TASK DIRECTIONS: In the entries below, every line with the string "AWREADY" is to be reported.

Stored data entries
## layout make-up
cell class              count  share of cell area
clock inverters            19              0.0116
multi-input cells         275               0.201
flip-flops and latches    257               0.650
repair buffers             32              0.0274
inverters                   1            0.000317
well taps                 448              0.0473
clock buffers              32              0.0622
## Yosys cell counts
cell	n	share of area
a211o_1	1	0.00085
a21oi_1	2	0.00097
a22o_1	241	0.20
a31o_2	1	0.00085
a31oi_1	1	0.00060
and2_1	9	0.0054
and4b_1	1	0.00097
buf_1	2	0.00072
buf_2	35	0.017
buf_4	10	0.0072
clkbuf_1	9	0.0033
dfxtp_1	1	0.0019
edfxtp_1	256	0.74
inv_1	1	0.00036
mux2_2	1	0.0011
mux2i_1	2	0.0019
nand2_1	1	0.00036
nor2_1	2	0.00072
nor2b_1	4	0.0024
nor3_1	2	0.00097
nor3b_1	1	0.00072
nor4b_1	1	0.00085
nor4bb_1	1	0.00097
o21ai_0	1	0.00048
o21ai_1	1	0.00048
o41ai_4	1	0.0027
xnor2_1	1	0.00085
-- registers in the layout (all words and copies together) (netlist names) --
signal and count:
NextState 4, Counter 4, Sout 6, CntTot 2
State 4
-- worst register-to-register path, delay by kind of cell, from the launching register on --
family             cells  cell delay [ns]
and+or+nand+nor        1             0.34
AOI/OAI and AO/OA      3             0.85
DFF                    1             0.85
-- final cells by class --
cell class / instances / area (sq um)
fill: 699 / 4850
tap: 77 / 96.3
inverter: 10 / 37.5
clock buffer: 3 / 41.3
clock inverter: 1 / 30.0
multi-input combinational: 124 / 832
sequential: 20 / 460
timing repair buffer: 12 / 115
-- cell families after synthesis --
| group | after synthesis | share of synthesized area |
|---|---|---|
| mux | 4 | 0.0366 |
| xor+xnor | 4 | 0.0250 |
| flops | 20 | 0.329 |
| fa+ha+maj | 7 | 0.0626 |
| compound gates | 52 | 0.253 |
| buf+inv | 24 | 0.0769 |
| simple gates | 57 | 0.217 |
`flow/config.mk`:
```
export PLATFORM = sky130hd
export DESIGN_NAME = top_soc
export DESIGN_NICKNAME = top_soc
export VERILOG_FILES = /design/flow/design.v
export SDC_FILE = /design/flow/constraint.sdc
export NUM_CORES = 4
export LEC_CHECK = 1
export CORE_UTILIZATION = 50
```
`flow/constraint.sdc`:
```
current_design top_soc

set clk_period 6.3
set clk_io_pct 0.2

create_clock -name clk0 -period $clk_period [get_ports {ACLK}]

set non_clock_inputs [all_inputs -no_clocks]
set_input_delay [expr $clk_period * $clk_io_pct] -clock clk0 $non_clock_inputs
set_output_delay [expr $clk_period * $clk_io_pct] -clock clk0 [all_outputs]
```
`flow/design.v`:
```
package axi_params_pkg;
    parameter int AXI_ADDR_WIDTH = 32;
    parameter int AXI_DATA_WIDTH = 32;
    parameter int AXI_STRB_WIDTH = AXI_DATA_WIDTH / 8;
    typedef enum logic [1:0] {
        AXI_RESP_OKAY   = 2'b00,
        AXI_RESP_EXOKAY = 2'b01,  
        AXI_RESP_SLVERR = 2'b10,
        AXI_RESP_DECERR = 2'b11
    } axi_resp_t;
    parameter logic [AXI_ADDR_WIDTH-1:0] REG_CTRL_OFFSET     = 32'h0000_0000;
    parameter logic [AXI_ADDR_WIDTH-1:0] REG_STATUS_OFFSET   = 32'h0000_0004;
    parameter logic [AXI_ADDR_WIDTH-1:0] REG_DATA_IN_OFFSET  = 32'h0000_0008;
    parameter logic [AXI_ADDR_WIDTH-1:0] REG_DATA_OUT_OFFSET = 32'h0000_000C;
    parameter int CTRL_ENABLE_BIT = 0;
    parameter int STATUS_BUSY_BIT = 0;
    localparam int WORD_ADDR_LSB = 2;  
endpackage
module addr_decode (
    input  logic [31:0] addr,
    output logic        sel_ctrl,
    output logic        sel_status,
    output logic        sel_data_in,
    output logic        sel_data_out,
    output logic        addr_valid
);
    always_comb begin
        sel_ctrl     = 1'b0;
        sel_status   = 1'b0;
        sel_data_in  = 1'b0;
        sel_data_out = 1'b0;
        addr_valid   = 1'b1;
        if (addr[1:0] != 2'b00) begin
            addr_valid = 1'b0;
        end else begin
            case (addr[5:2])
                4'h0: sel_ctrl     = 1'b1;  
                4'h1: sel_status   = 1'b1;  
                4'h2: sel_data_in  = 1'b1;  
                4'h3: sel_data_out = 1'b1;  
                default: addr_valid = 1'b0;
            endcase
        end
    end
endmodule
module axi_lite_slave #(
    parameter ADDR_WIDTH = 32,
    parameter DATA_WIDTH = 32
)(
    input  logic                  ACLK,
    input  logic                  ARESETN,
    output logic                  ctrl_enable,
    output logic [DATA_WIDTH-1:0] data_in,
    input  logic                  status_busy,
    input  logic [DATA_WIDTH-1:0] data_out,
    input  logic                  AWVALID,
    output logic                  AWREADY,
    input  logic [ADDR_WIDTH-1:0] AWADDR,
    input  logic                  WVALID,
    output logic                  WREADY,
    input  logic [DATA_WIDTH-1:0] WDATA,
    output logic                  BVALID,
    input  logic                  BREADY,
    output logic [1:0]            BRESP,
    input  logic                  ARVALID,
    output logic                  ARREADY,
    input  logic [ADDR_WIDTH-1:0] ARADDR,
    output logic                  RVALID,
    input  logic                  RREADY,
    output logic [DATA_WIDTH-1:0] RDATA,
    output logic [1:0]            RRESP
);
    logic [ADDR_WIDTH-1:0] aw_addr;
    logic [ADDR_WIDTH-1:0] ar_addr;
    logic [DATA_WIDTH-1:0] wdata;
    logic aw_seen;
    logic w_seen;
    logic wr_en;
    logic rd_en;
    logic wr_addr_valid;
    logic rd_addr_valid;
    logic [DATA_WIDTH-1:0] reg_rdata;
    logic wr_sel_ctrl, wr_sel_status, wr_sel_data_in, wr_sel_data_out;
    addr_decode u_wr_decode (
        .addr        (aw_addr),
        .sel_ctrl    (wr_sel_ctrl),
        .sel_status  (wr_sel_status),
        .sel_data_in (wr_sel_data_in),
        .sel_data_out(wr_sel_data_out),
        .addr_valid  (wr_addr_valid)
    );
    logic rd_sel_ctrl, rd_sel_status, rd_sel_data_in, rd_sel_data_out;
    addr_decode u_rd_decode (
        .addr        (ar_addr),
        .sel_ctrl    (rd_sel_ctrl),
        .sel_status  (rd_sel_status),
        .sel_data_in (rd_sel_data_in),
        .sel_data_out(rd_sel_data_out),
        .addr_valid  (rd_addr_valid)
    );
    reg_block u_regblock (
        .clk             (ACLK),
        .rst_n           (ARESETN),
        .wr_en           (wr_en),
        .wdata           (wdata),
        .wr_sel_ctrl     (wr_sel_ctrl),
        .wr_sel_data_in  (wr_sel_data_in),
        .rd_en           (rd_en),
        .rd_sel_ctrl     (rd_sel_ctrl),
        .rd_sel_status   (rd_sel_status),
        .rd_sel_data_in  (rd_sel_data_in),
        .rd_sel_data_out (rd_sel_data_out),
        .status_busy     (status_busy),
        .ip_data_out     (data_out),
        .rdata           (reg_rdata),
        .ctrl_enable     (ctrl_enable),
        .data_in         (data_in)
    );
    always_ff @(posedge ACLK or negedge ARESETN) begin
        if (!ARESETN) begin
            AWREADY <= 1'b1;
            WREADY  <= 1'b1;
            BVALID  <= 1'b0;
            BRESP   <= 2'b00;
            aw_seen <= 1'b0;
            w_seen  <= 1'b0;
            wr_en   <= 1'b0;
            aw_addr <= '0;
            wdata   <= '0;
        end else begin
            wr_en <= 1'b0;
            AWREADY <= !aw_seen && !BVALID;
            WREADY  <= !w_seen  && !BVALID;
            if (AWVALID && AWREADY) begin
                aw_addr <= AWADDR;
                aw_seen <= 1'b1;
            end
            if (WVALID && WREADY) begin
                wdata  <= WDATA;
                w_seen <= 1'b1;
            end
            if (aw_seen && w_seen && !BVALID) begin
                wr_en  <= 1'b1;
                BVALID <= 1'b1;
                BRESP  <= wr_addr_valid ? 2'b00 : 2'b10;  
                aw_seen <= 1'b0;
                w_seen  <= 1'b0;
            end
            if (BVALID && BREADY) begin
                BVALID <= 1'b0;
            end
        end
    end
    always_ff @(posedge ACLK or negedge ARESETN) begin
        if (!ARESETN) begin
            ARREADY <= 1'b1;
            RVALID  <= 1'b0;
            RDATA   <= '0;
            RRESP   <= 2'b00;
            rd_en   <= 1'b0;
            ar_addr <= '0;
        end else begin
            rd_en <= 1'b0;
            ARREADY <= !RVALID || (RVALID && RREADY);
            if (ARVALID && ARREADY) begin
                ar_addr <= ARADDR;
                rd_en   <= 1'b1;
                RVALID  <= 1'b1;
            end
            if (rd_en) begin
                RDATA <= reg_rdata;
                RRESP <= rd_addr_valid ? 2'b00 : 2'b10;  
            end
            if (RVALID && RREADY) begin
                RVALID <= 1'b0;
            end
        end
    end
endmodule
module custom_ip #(
    parameter DATA_WIDTH = 32,
    parameter LATENCY    = 4
)(
    input  logic                  clk,
    input  logic                  rst_n,
    input  logic                  ctrl_enable,
    input  logic [DATA_WIDTH-1:0] data_in,
    output logic                  status_busy,
    output logic [DATA_WIDTH-1:0] data_out
);
    logic [$clog2(LATENCY+1)-1:0] cnt;
    logic                         active;
    always_ff @(posedge clk or negedge rst_n) begin
        if (!rst_n) begin
            cnt         <= '0;
            active      <= 1'b0;
            status_busy <= 1'b0;
            data_out    <= '0;
        end else begin
            if (ctrl_enable && !active) begin
                active      <= 1'b1;
                status_busy <= 1'b1;
                cnt         <= '0;
            end
            if (active) begin
                cnt <= cnt + 1'b1;
                if (cnt == LATENCY-1) begin
                    active      <= 1'b0;
                    status_busy <= 1'b0;
                    data_out <= data_in + 32'h10;
                end
            end
        end
    end
endmodule
module reg_block (
    input  logic        clk,
    input  logic        rst_n,
    input  logic        wr_en,
    input  logic [31:0] wdata,
    input  logic        wr_sel_ctrl,
    input  logic        wr_sel_data_in,
    input  logic        rd_en,
    input  logic        rd_sel_ctrl,
    input  logic        rd_sel_status,
    input  logic        rd_sel_data_in,
    input  logic        rd_sel_data_out,
    input  logic        status_busy,
    input  logic [31:0] ip_data_out,
    output logic [31:0] rdata,
    output logic        ctrl_enable,
    output logic [31:0] data_in
);
    always_ff @(posedge clk or negedge rst_n) begin
        if (!rst_n) begin
            ctrl_enable <= 1'b0;
            data_in     <= 32'b0;
        end else if (wr_en) begin
            if (wr_sel_ctrl)
                ctrl_enable <= wdata[0];
            if (wr_sel_data_in)
                data_in <= wdata;
        end
    end
    always_comb begin
        rdata = 32'b0;
        if (rd_en) begin
            unique case (1'b1)
                rd_sel_ctrl:
                    rdata = {31'b0, ctrl_enable};
                rd_sel_status:
                    rdata = {31'b0, status_busy};
                rd_sel_data_in:
                    rdata = data_in;
                rd_sel_data_out:
                    rdata = ip_data_out;
                default:
                    rdata = 32'hDEADBEEF;  
            endcase
        end
    end
endmodule
module top_soc #(
    parameter ADDR_WIDTH = 32,
    parameter DATA_WIDTH = 32
)(
    input  logic                  ACLK,
    input  logic                  ARESETN,
    input  logic                  AWVALID,
    output logic                  AWREADY,
    input  logic [ADDR_WIDTH-1:0] AWADDR,
    input  logic                  WVALID,
    output logic                  WREADY,
    input  logic [DATA_WIDTH-1:0] WDATA,
    output logic                  BVALID,
    input  logic                  BREADY,
    output logic [1:0]            BRESP,
    input  logic                  ARVALID,
    output logic                  ARREADY,
    input  logic [ADDR_WIDTH-1:0] ARADDR,
    output logic                  RVALID,
    input  logic                  RREADY,
    output logic [DATA_WIDTH-1:0] RDATA,
    output logic [1:0]            RRESP
);
    logic        ctrl_enable;
    logic [31:0] data_in;
    logic        status_busy;
    logic [31:0] data_out;
    axi_lite_slave #(
        .ADDR_WIDTH (ADDR_WIDTH),
        .DATA_WIDTH (DATA_WIDTH)
    ) u_axi_slave (
        .ACLK       (ACLK),
        .ARESETN    (ARESETN),
        .AWVALID    (AWVALID),
        .AWREADY    (AWREADY),
        .AWADDR     (AWADDR),
        .WVALID     (WVALID),
        .WREADY     (WREADY),
        .WDATA      (WDATA),
        .BVALID     (BVALID),
        .BREADY     (BREADY),
        .BRESP      (BRESP),
        .ARVALID    (ARVALID),
        .ARREADY    (ARREADY),
        .ARADDR     (ARADDR),
        .RVALID     (RVALID),
        .RREADY     (RREADY),
        .RDATA      (RDATA),
        .RRESP      (RRESP),
        .ctrl_enable(ctrl_enable),
        .data_in    (data_in),
        .status_busy(status_busy),
        .data_out   (data_out)
    );
    custom_ip #(
        .DATA_WIDTH (DATA_WIDTH),
        .LATENCY    (4)
    ) u_custom_ip (
        .clk         (ACLK),
        .rst_n       (ARESETN),
        .ctrl_enable (ctrl_enable),
        .data_in     (data_in),
        .status_busy (status_busy),
        .data_out    (data_out)
    );
endmodule
```
<file path="design/flow/run.sh">
#!/bin/bash
# OpenROAD 26Q1-2900-gdf79404cd8, Yosys 0.63+post, stock flow scripts
make -C /OpenROAD-flow-scripts/flow DESIGN_CONFIG=/design/flow/config.mk WORK_HOME=/design/flow/orfs finish
</file>
<file path="design/flow/config.mk">
export PLATFORM = sky130hd
export DESIGN_NAME = RegFile
export DESIGN_NICKNAME = RegFile
export VERILOG_FILES = /design/flow/design.v
export SDC_FILE = /design/flow/constraint.sdc
export NUM_CORES = 4
export LEC_CHECK = 1
export CORE_UTILIZATION = 40
</file>
<file path="design/flow/constraint.sdc">
current_design RegFile

set clk_period 12.7
set clk_io_pct 0.2

create_clock -name clk0 -period $clk_period [get_ports {clk}]

set non_clock_inputs [all_inputs -no_clocks]
set_input_delay [expr $clk_period * $clk_io_pct] -clock clk0 $non_clock_inputs
set_output_delay [expr $clk_period * $clk_io_pct] -clock clk0 [all_outputs]
</file>
<file path="design/flow/design.v">
module RegFile (
    input clk,               
    input reset,
    input [4:0] RA,          
    input [4:0] RB,          
    input [4:0] RW,          
    input wEn,               
    input [31:0] busW,       
    output [31:0] busA,      
    output [31:0] busB       
);
    reg [31:0] R[31:0];
    integer i;
    assign busA = R[RA];
    assign busB = R[RB];
    initial begin
        for (i = 0; i < 32; i = i + 1) 
            R[i] <= 0;
    end
    always @(posedge clk or posedge reset) begin
        if (reset) begin
            for (i = 0; i < 32; i = i + 1) 
                R[i] <= 0;
        end
        else if (wEn && RW) begin
            R[RW] <= busW;
        end
    end
endmodule
</file>
==> flow/design.v <==
module BIOS(address, biosOut, clk_auto);
	input [31:0]address;
	input clk_auto;
	output reg [31:0]biosOut;
	reg [31:0] bios[63:0];
	initial
		begin				
bios[0] <= 32'b011010_00000000000000000000000001;  
bios[1] <= 32'b001100_11110_11110_0000000000000101;  
bios[2] <= 32'b001111_00000_00110_0000000000001010;  
bios[3] <= 32'b110110_00000_00110_0000000000000000;  
bios[4] <= 32'b011100_00000000000000000000000000;  
bios[5] <= 32'b100101_00000_10100_0000000000000000;  
bios[6] <= 32'b010000_11110_10100_0000000000000000;  
bios[7] <= 32'b001110_11110_01010_0000000000000000;  
bios[8] <= 32'b001100_01010_10101_0000000000000010;  
bios[9] <= 32'b010000_11110_10101_0000000000000000;  
bios[10] <= 32'b001110_11110_01010_0000000000000000;  
bios[11] <= 32'b011011_01010_00110_0000000000000000;  
bios[12] <= 32'b111111_00000_00110_0000000000000000;  
bios[13] <= 32'b001111_00000_10110_0000000000000000;  
bios[14] <= 32'b010000_11110_10110_1111111111111101;  
bios[15] <= 32'b001110_11110_01010_1111111111111101;  
bios[16] <= 32'b001111_00000_10111_0000010000000000;  
bios[17] <= 32'b100010_01010_10111_11000_00000000000;  
bios[18] <= 32'b010001_11000_00000_0000000000011110;  
bios[19] <= 32'b011011_01010_00110_0000000000000000;  
bios[20] <= 32'b110010_00110_11001_0000000000000000;  
bios[21] <= 32'b010000_11110_11001_1111111111111110;  
bios[22] <= 32'b001110_11110_01011_1111111111111110;  
bios[23] <= 32'b011011_01011_00110_0000000000000000;  
bios[24] <= 32'b011011_01010_00111_0000000000000000;  
bios[25] <= 32'b110101_00111_00110_0000000000000000;  
bios[26] <= 32'b001100_01010_11010_0000000000000001;  
bios[27] <= 32'b010000_11110_11010_1111111111111101;  
bios[28] <= 32'b001110_11110_01010_1111111111111101;  
bios[29] <= 32'b011010_00000000000000000000001111;  
bios[30] <= 32'b001111_00000_00110_0000000000001011;  
bios[31] <= 32'b110110_00000_00110_0000000000000000;  
bios[32] <= 32'b011100_00000000000000000000000000;  
bios[33] <= 32'b100101_00000_11011_0000000000000000;  
bios[34] <= 32'b010000_11110_11011_1111111111111111;  
bios[35] <= 32'b001101_11110_11110_0000000000000101;  
bios[36] <= 32'b011101_00000000000000000000000000;  
		end
	always @(posedge clk_auto)
		begin
			biosOut <= bios[address];
		end
endmodule
==> flow/run.sh <==
#!/bin/bash
# OpenROAD 26Q1-2900-gdf79404cd8, Yosys 0.63+post, stock flow scripts
make -C /OpenROAD-flow-scripts/flow DESIGN_CONFIG=/design/flow/config.mk WORK_HOME=/design/flow/orfs finish
==> flow/config.mk <==
export PLATFORM = sky130hd
export DESIGN_NAME = BIOS
export DESIGN_NICKNAME = BIOS
export VERILOG_FILES = /design/flow/design.v
export SDC_FILE = /design/flow/constraint.sdc
export NUM_CORES = 4
export LEC_CHECK = 1
export CORE_UTILIZATION = 30
==> flow/constraint.sdc <==
current_design BIOS

set clk_period 2.0
set clk_io_pct 0.2

create_clock -name clk0 -period $clk_period [get_ports {clk_auto}]

set non_clock_inputs [all_inputs -no_clocks]
set_input_delay [expr $clk_period * $clk_io_pct] -clock clk0 $non_clock_inputs
set_output_delay [expr $clk_period * $clk_io_pct] -clock clk0 [all_outputs]
==> notes.md <==
yosys + openroad results -> Port Buffers 38, Slew @ Worst Pin 0.4110 ns, Top cell area share 0.2623, Cells after Synth approximately 220, Max VDD drop around 0.26 mV, Max H-tree Level 1, Fillers ~580, Critical Path AT around 2.1 ns, first-pass GRT wire length 8997 µm, share of post-route cells with drive strength above 1 0.2848, Worst Path Required around 2.2 ns, CTS sink cnt 24, post-synthesis cell area 0.001832 mm², clk slew on worst S/H paths around 0.08 ns, Largest regs biosOut (24), Synth async-reset ratio 0, # diodes 0, CTS tree done, area delta synth->final 51.57%, ys flop type dfxtp_1, Initial Util 0.3094, clock share of power 0.211, Reg power frac 0.410, Final Non-Filler Cells between 300 and 400, max reg flops 24, Synth cell types 53, EDFF count, synth 0, Post-synth top cells nand2_1 (25), dfxtp_1 (24), ha_1 (17), All-Layer GR Usage 0.1836, status finished, final reports clean, via/cell ratio 4.935, cell-internal power around 0.00094 W, Leakage approximately 1.2 nW, post-route setup TNS 0 ns, Top reg by flops biosOut, CP max FO 7, GRT overflow 0, Combinational Power Share 0.379, Ports roughly 65, post-DR wirelength/cell around 14 µm, # DRC 0, Sw Pwr 0.0003607 W, yosys stat area between 0.0015 and 0.002 mm², clock root buffer clkbuf_8, cell area after placement about 0.0027 mm², Longest Clk Path Bufs 2, relative slew slack 0.7189, die area between 0.006 and 0.007 mm², synthesized area per cell slightly above 8 µm², count leader, synth nand2_1, Routed WL 5459 µm, Hold Worst Slack ~0.9 ns, Synth flops 24, largest net degree at the start of global routing 23, critical path launch point address[3], Top cells by area dfxtp_1 (26%), ha_1 (12%), nand2_1 (5.1%), buf_4 (4.1%), a21oi_1 (3.8%), Die Y ~80 µm, via count 1895, DP Cell Count approximately 380, vias in the first global route 1785, logic area between 0.001 and 0.0015 mm², fin crit period 1.913 ns, sw frac 0.2764, initial antenna violation count 0, sequential area share after synthesis 0.2623, tool warnings 65, unrepaired setup endpoints after global routing no, TritonCTS Buffers 3, CP endpoint kind register, Worst Hold Launch address[0], iteration count of the initial detailed-routing pass 4, Max-cap violations 0, Worst setup SP type primary input, type of the worst setup path primary input to register, design area between 0.002 and 0.003 mm², overall power between 0.001 and 0.0015 W, RePlAce Congestion between 0.9 and 1, f_max roughly 520 MHz, Final Setup Violations 0, hold_buf cts 0, Syn. warnings 1, post-synth top area cell dfxtp_1, Core Region roughly 0.006 mm², final hold vios 0, First DRT Iteration DRCs 85, HP Class primary input to register, Post-DP HPWL about 4300 µm, standard-cell rows 28, Flop area ~480 µm², fin crit share 0.9567, PD cells 470.0 mW/mm², Yosys Instances 224, ANT nets after route 0, max-slew violations 0, chip width roughly 80 µm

SOLVED EXERCISE:
    output logic                  AWREADY,
            AWREADY <= 1'b1;
            AWREADY <= !aw_seen && !BVALID;
            if (AWVALID && AWREADY) begin
    output logic                  AWREADY,
        .AWREADY    (AWREADY),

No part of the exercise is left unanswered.